Los tres cadáveres restantes fueron hallados el 12 de noviembre de 1912 por doce compañeros que salieron en su busca desde la base de Punta Cabaña con perros y mulas. La agonía se había producido a escasos kilómetros de un puesto de víveres. “Cuando al fin reuní el suficiente coraje -relató el suboficial Williamson- presencié algo de lo más espantoso, aquellos sacos de dormir con cuerpos congelados dentro; en el del medio reconocí al capitán Scott (...) Los otros dos cuerpos no los vi, ni quería ver a aquellos pobres hombres”.
Se recogieron los relojes y los documentos de los fallecidos, entre ellos el diario de Scott y las cartas emocionadas que el capitán escribió antes de morir. También apareció una misiva que Amundsen había dejado a los británicos para que la entregaran al rey de Noruega. El escritor Roland Huntford, autor de ‘El último lugar de la tierra’, introduce otro ingrediente en aquella triste historia: cuando Scott viajó al Polo Sur, ignoraba que su esposa, Kathleen, tenía un “devaneo” amoroso con el explorador noruego Fridtjof Nansen. Era el hombre que había prestado a Amundsen el barco para navegar a la Antártida, si bien éste ocultó el objetivo de su expedición hasta el último momento. En cuanto Kathleen supo que su marido había sido derrotado en la carrera, y a la espera de noticias sobre su paradero, cortó la relación.

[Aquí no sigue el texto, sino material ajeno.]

===== src/rtl/dbi_rx_decoder.sv =====
// rtl/dbi_rx_decoder.sv - DBI receive decoder: restores inverted bytes, 2-entry skid buffer, DC/AC rule checker.
module dbi_rx_decoder #(
   parameter int CNT_W = 16
) (
   input  logic             clk,
   input  logic             rst,
   input  logic             mode,
   input  logic             in_valid,
   input  logic [7:0]       in_data,
   input  logic             in_dbi,
   output logic             in_ready,
   output logic             out_valid,
   output logic [7:0]       out_data,
   input  logic             out_ready,
   input  logic             cnt_clr,
   output logic             viol_sticky,
   output logic [CNT_W-1:0] viol_cnt,
   output logic [CNT_W-1:0] inv_cnt
);

   localparam logic [CNT_W-1:0] CNT_MAX = '1;

   logic [7:0]       mem_q [2];
   logic             rd_ptr_q, rd_ptr_d;
   logic             wr_ptr_q, wr_ptr_d;
   logic [1:0]       occ_q, occ_d;
   logic             in_ready_q, in_ready_d;
   logic [7:0]       prev_q, prev_d;
   logic             sticky_q, sticky_d;
   logic [CNT_W-1:0] viol_cnt_q, viol_cnt_d;
   logic [CNT_W-1:0] inv_cnt_q, inv_cnt_d;

   logic             accept;
   logic             pop;
   logic [7:0]       decoded;
   logic [3:0]       zeros;
   logic [3:0]       toggles;
   logic             violation;
   logic             inv_evt;

   function automatic logic [3:0] ones8(input logic [7:0] v);
      logic [3:0] n;
      n = 4'd0;
      for (int i = 0; i < 8; i++) begin
         n = n + {3'd0, v[i]};
      end
      return n;
   endfunction

   // Clear wins over saturation; an event in the clear cycle still counts once.
   function automatic logic [CNT_W-1:0] cnt_next(input logic [CNT_W-1:0] cur,
                                                 input logic clr, input logic evt);
      if (clr) begin
         return evt ? CNT_W'(1) : '0;
      end
      if (evt && (cur != CNT_MAX)) begin
         return cur + CNT_W'(1);
      end
      return cur;
   endfunction

   assign accept    = in_valid && in_ready_q;
   assign pop       = (occ_q != 2'd0) && out_ready;
   assign decoded   = in_dbi ? ~in_data : in_data;
   assign zeros     = 4'd8 - ones8(in_data);
   assign toggles   = ones8(in_data ^ prev_q);
   assign violation = accept && (mode ? (toggles > 4'd4) : (zeros > 4'd4));
   assign inv_evt   = accept && in_dbi;

   always_comb begin
      occ_d      = occ_q;
      rd_ptr_d   = rd_ptr_q;
      wr_ptr_d   = wr_ptr_q;
      prev_d     = prev_q;
      if (accept) begin
         wr_ptr_d = ~wr_ptr_q;
         prev_d   = in_data;
      end
      if (pop) begin
         rd_ptr_d = ~rd_ptr_q;
      end
      if (accept && !pop) begin
         occ_d = occ_q + 2'd1;
      end else if (pop && !accept) begin
         occ_d = occ_q - 2'd1;
      end
      in_ready_d = (occ_d < 2'd2);
      viol_cnt_d = cnt_next(viol_cnt_q, cnt_clr, violation);
      inv_cnt_d  = cnt_next(inv_cnt_q, cnt_clr, inv_evt);
      sticky_d   = cnt_clr ? violation : (sticky_q || violation);
   end

   always_ff @(posedge clk) begin
      if (rst) begin
         mem_q[0]   <= 8'h00;
         mem_q[1]   <= 8'h00;
         rd_ptr_q   <= 1'b0;
         wr_ptr_q   <= 1'b0;
         occ_q      <= 2'd0;
         in_ready_q <= 1'b1;
         prev_q     <= 8'hFF;
         sticky_q   <= 1'b0;
         viol_cnt_q <= '0;
         inv_cnt_q  <= '0;
      end else begin
         if (accept) begin
            mem_q[wr_ptr_q] <= decoded;
         end
         rd_ptr_q   <= rd_ptr_d;
         wr_ptr_q   <= wr_ptr_d;
         occ_q      <= occ_d;
         in_ready_q <= in_ready_d;
         prev_q     <= prev_d;
         sticky_q   <= sticky_d;
         viol_cnt_q <= viol_cnt_d;
         inv_cnt_q  <= inv_cnt_d;
      end
   end

   assign in_ready    = in_ready_q;
   assign out_valid   = (occ_q != 2'd0);
   assign out_data    = mem_q[rd_ptr_q];
   assign viol_sticky = sticky_q;
   assign viol_cnt    = viol_cnt_q;
   assign inv_cnt     = inv_cnt_q;

endmodule
===== config.mk =====
export PLATFORM = sky130hd
export DESIGN_NAME = riscv_mem_pipe
export DESIGN_NICKNAME = d
export VERILOG_FILES = /design/src/rtl/riscv_mem_pipe.sv
export SDC_FILE = /design/constraint.sdc
export NUM_CORES = 1
export LEC_CHECK = 0
export ABC_AREA = 1
export CAP_MARGIN = 0
export CORE_AREA = 5 5 162 164
export CTS_BUF_LIST = sky130_fd_sc_hd__clkbuf_4
export DETAILED_ROUTE_END_ITERATION = 10
export DIE_AREA = 0 0 167 169
export DONT_BUFFER_PORTS = 1
export GPL_TIMING_DRIVEN = 0
export PLACE_DENSITY = 0.47
export SYNTH_ARGS = -nofsm -noshare
export SYNTH_HDL_FRONTEND = slang
export SYNTH_SLANG_ARGS = --single-unit
export TNS_END_PERCENT = 20

===== constraint.sdc =====
create_clock -name clk -period 1.5 [get_ports clk]
set_input_delay 0.3 -clock clk [delete_from_list [all_inputs] [get_ports clk]]
set_output_delay 0.3 -clock clk [all_outputs]
set_load 0.005 [all_outputs]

Casi un año más tarde, Scott, Bowers y Wilson fueron enterrados donde estaban, metidos en los sacos, con la tienda plegada sobre ellos, bajo un túmulo de hielo rematado por una cruz hecha con dos esquís. Scott tenía sus notas encima y una mano colocada sobre el pecho de Wilson, en un gesto aparente de amistad. El médico Edward Atkinson improvisó unas palabras y recitó una oración a modo de funeral. “Fue un acto solemne -recordó un testigo-. Emocionaba ver a once hombres curtidos derechos, con la cabeza descubierta y cantando. Al sur, el sol brillaba entre amenazantes nubes de tormenta, y la gran llanura exhibía colores de ensueño. Se levantó cinarra (ventisca), y al acabar el himno, un manto blando y blanco cubría a los muertos”.
Varias semanas después, antes de regresar a Europa, los supervivientes de la aventura de Scott levantaron otra cruz en Punta Cabaña y escogieron como epitafio un verso del poema ‘Ulysses’, de Tennyson: ‘Luchar, buscar, encontrar, nunca rendirse”.